### What is expected
Please take the records that follow and repeat exactly the lines starting with the line with "skid_valid_reg <= 1'b0;" and going on through the line with "would be lost".

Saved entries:
------------------------------------------------------------

### src/ucf_pkg.sv
`timescale 1ns / 1ps
// ucf_pkg: shared types and codes for the serial byte buffer with realtime
// command filtering. No dependencies.
package ucf_pkg;

  // Item operation codes
  localparam logic [2:0] OP_RX    = 3'd0;  // line byte received
  localparam logic [2:0] OP_READ  = 3'd1;  // host read
  localparam logic [2:0] OP_WRITE = 3'd2;  // host write
  localparam logic [2:0] OP_TXRDY = 3'd3;  // transmitter ready
  localparam logic [2:0] OP_FLUSH = 3'd4;  // flush receive ring

  // Realtime event codes
  localparam logic [2:0] EV_NONE   = 3'd0;
  localparam logic [2:0] EV_STATUS = 3'd1;
  localparam logic [2:0] EV_START  = 3'd2;
  localparam logic [2:0] EV_HOLD   = 3'd3;
  localparam logic [2:0] EV_DOOR   = 3'd4;
  localparam logic [2:0] EV_ABORT  = 3'd5;

  typedef struct packed {
    logic [7:0] status_char;
    logic [7:0] start_char;
    logic [7:0] hold_char;
    logic [7:0] door_char;
    logic [7:0] abort_char;
    logic       flow_enable;
    logic [6:0] high_mark;
    logic [6:0] low_mark;
  } cfg_t;

  // Classified item handed from front to back
  typedef struct packed {
    logic [2:0] op;
    logic [7:0] data;
    logic [2:0] ev;
  } cmd_t;

  typedef struct packed {
    logic [7:0] read_data;
    logic       read_valid;
    logic [7:0] tx_byte;
    logic       tx_valid;
    logic [2:0] rt_event;
    logic       write_accepted;
    logic       rx_dropped;
    logic [6:0] rx_fill;
    logic       tx_pending;
  } res_t;

endpackage
===== src/afcd_out_buf.sv =====
// afcd_out_buf: result register with one skid entry behind it
// depends on afcd_pkg

module afcd_out_buf (
    input  logic                   clk,
    input  logic                   rst_n,
    input  logic                   push,
    input  afcd_pkg::result_item_t push_item,
    output logic                   full,
    output logic                   result_valid,
    input  logic                   result_stall,
    output afcd_pkg::result_item_t result_item
);
    import afcd_pkg::*;

    logic         out_valid_reg;
    logic         out_valid_next;
    result_item_t out_item_reg;
    result_item_t out_item_next;
    logic         skid_valid_reg;
    logic         skid_valid_next;
    result_item_t skid_item_reg;
    result_item_t skid_item_next;
    logic         pop;

    assign pop = out_valid_reg && !result_stall;

    // refill the result register from skid first, then from a new result
    always_comb
    begin
        out_valid_next  = out_valid_reg;
        out_item_next   = out_item_reg;
        skid_valid_next = skid_valid_reg;
        skid_item_next  = skid_item_reg;
        if (pop || !out_valid_reg)
        begin
            if (skid_valid_reg)
            begin
                out_valid_next  = 1'b1;
                out_item_next   = skid_item_reg;
                skid_valid_next = push;
                skid_item_next  = push_item;
            end
            else
            begin
                out_valid_next = push;
                out_item_next  = push_item;
            end
        end
        else if (push)
        begin
            skid_valid_next = 1'b1;
            skid_item_next  = push_item;
        end
    end

    always_ff @(posedge clk or negedge rst_n)
    begin
        if (!rst_n)
        begin
            out_valid_reg  <= 1'b0;
            skid_valid_reg <= 1'b0;
        end
        else
        begin
            out_valid_reg  <= out_valid_next;
            skid_valid_reg <= skid_valid_next;
        end
    end

    always_ff @(posedge clk)
    begin
        out_item_reg  <= out_item_next;
        skid_item_reg <= skid_item_next;
    end

    assign full         = skid_valid_reg;
    assign result_valid = out_valid_reg;
    assign result_item  = out_item_reg;

    // skid entry is only used behind a held result
    a_skid_behind: assert property (@(posedge clk) disable iff (!rst_n)
        skid_valid_reg |-> out_valid_reg)
        else $error("skid entry without result register");

    // a result arriving while both entries are full would be lost
    a_no_overflow: assert property (@(posedge clk) disable iff (!rst_n)
        (skid_valid_reg && !pop) |-> !push)
        else $error("result pushed into full buffer");

endmodule


===== src/api_frame_checksum_decoder_top.sv =====
// api_frame_checksum_decoder_top: top level of the api frame checksum decoder
// depends on afcd_pkg, afcd_accum, afcd_decode, afcd_out_buf
//
// Usage:
//   byte channel (byte_valid, byte_stall, byte_item): one frame byte per
//   transaction, type byte first, checksum byte flagged by last_byte.
//   result channel (result_valid, result_stall, result_item): one transaction
//   per frame, issued for the byte with last_byte set.
//   cfg channel (cfg_valid, cfg_ready, cfg_index, cfg_data): writes the three
//   type code registers; cfg_ready is always high. Write only while idle.
// Timing:
//   one byte is taken every cycle while byte_stall is low; the running sum and
//   capture are updated in the cycle the byte is taken, and the result is
//   registered in the result register, or in the skid entry while a result waits.
//   A result register plus one skid entry decouple the two channels:
//   bytes keep flowing while a result waits, and byte_stall rises only
//   when both entries hold results.
// Reset:
//   rst_n clears sum, count and both result entries and loads the default
//   type codes; there is no clearing pass, the block is ready at once.

module api_frame_checksum_decoder_top #(
    parameter int MaxFrameBytes = afcd_pkg::MAX_FRAME_BYTES_DEF
) (
    input  logic                   clk,
    input  logic                   rst_n,
    input  logic                   byte_valid,
    output logic                   byte_stall,
    input  afcd_pkg::byte_item_t   byte_item,
    output logic                   result_valid,
    input  logic                   result_stall,
    output afcd_pkg::result_item_t result_item,
    input  logic                   cfg_valid,
    output logic                   cfg_ready,
    input  afcd_pkg::cfg_index_t   cfg_index,
    input  logic [7:0]             cfg_data
);
    import afcd_pkg::*;

    cfg_regs_t    cfg_reg;
    frame_view_t  view;
    result_item_t decoded;
    logic         take;
    logic         buf_full;

    assign cfg_ready  = 1'b1;
    assign byte_stall = buf_full;
    assign take       = byte_valid && !byte_stall;

    // type code registers
    always_ff @(posedge clk or negedge rst_n)
    begin
        if (!rst_n)
        begin
            cfg_reg.type_at_response  <= TYPE_AT_RESET;
            cfg_reg.type_modem_status <= TYPE_MODEM_RESET;
            cfg_reg.type_tx_status    <= TYPE_TX_RESET;
        end
        else if (cfg_valid && cfg_ready)
        begin
            unique case (cfg_index)
                REG_TYPE_AT:    cfg_reg.type_at_response  <= cfg_data;
                REG_TYPE_MODEM: cfg_reg.type_modem_status <= cfg_data;
                REG_TYPE_TX:    cfg_reg.type_tx_status    <= cfg_data;
                default:        ;
            endcase
        end
    end

    // running frame state
    afcd_accum #(
        .MaxFrameBytes (MaxFrameBytes)
    ) u_accum (
        .clk   (clk),
        .rst_n (rst_n),
        .take  (take),
        .item  (byte_item),
        .view  (view)
    );

    // checksum and type decode
    afcd_decode u_decode (
        .view (view),
        .cfg  (cfg_reg),
        .res  (decoded)
    );

    // result register and skid
    afcd_out_buf u_out_buf (
        .clk          (clk),
        .rst_n        (rst_n),
        .push         (take && byte_item.last_byte),
        .push_item    (decoded),
        .full         (buf_full),
        .result_valid (result_valid),
        .result_stall (result_stall),
        .result_item  (result_item)
    );

    // frame_ok and error_kind agree
    a_ok_no_error: assert property (@(posedge clk) disable iff (!rst_n)
        result_valid |-> (result_item.frame_ok == (result_item.error_kind == ERR_NONE)))
        else $error("frame_ok disagrees with error_kind");

    // payload flag follows payload length
    a_payload_flag: assert property (@(posedge clk) disable iff (!rst_n)
        result_valid |-> (result_item.payload_present == (result_item.payload_len != 8'd0)))
        else $error("payload_present disagrees with payload_len");

endmodule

------------------------------------------------------------

### Solution for this problem
            skid_valid_reg <= 1'b0;
        end
        else
        begin
            out_valid_reg  <= out_valid_next;
            skid_valid_reg <= skid_valid_next;
        end
    end

    always_ff @(posedge clk)
    begin
        out_item_reg  <= out_item_next;
        skid_item_reg <= skid_item_next;
    end

    assign full         = skid_valid_reg;
    assign result_valid = out_valid_reg;
    assign result_item  = out_item_reg;

    // skid entry is only used behind a held result
    a_skid_behind: assert property (@(posedge clk) disable iff (!rst_n)
        skid_valid_reg |-> out_valid_reg)
        else $error("skid entry without result register");

    // a result arriving while both entries are full would be lost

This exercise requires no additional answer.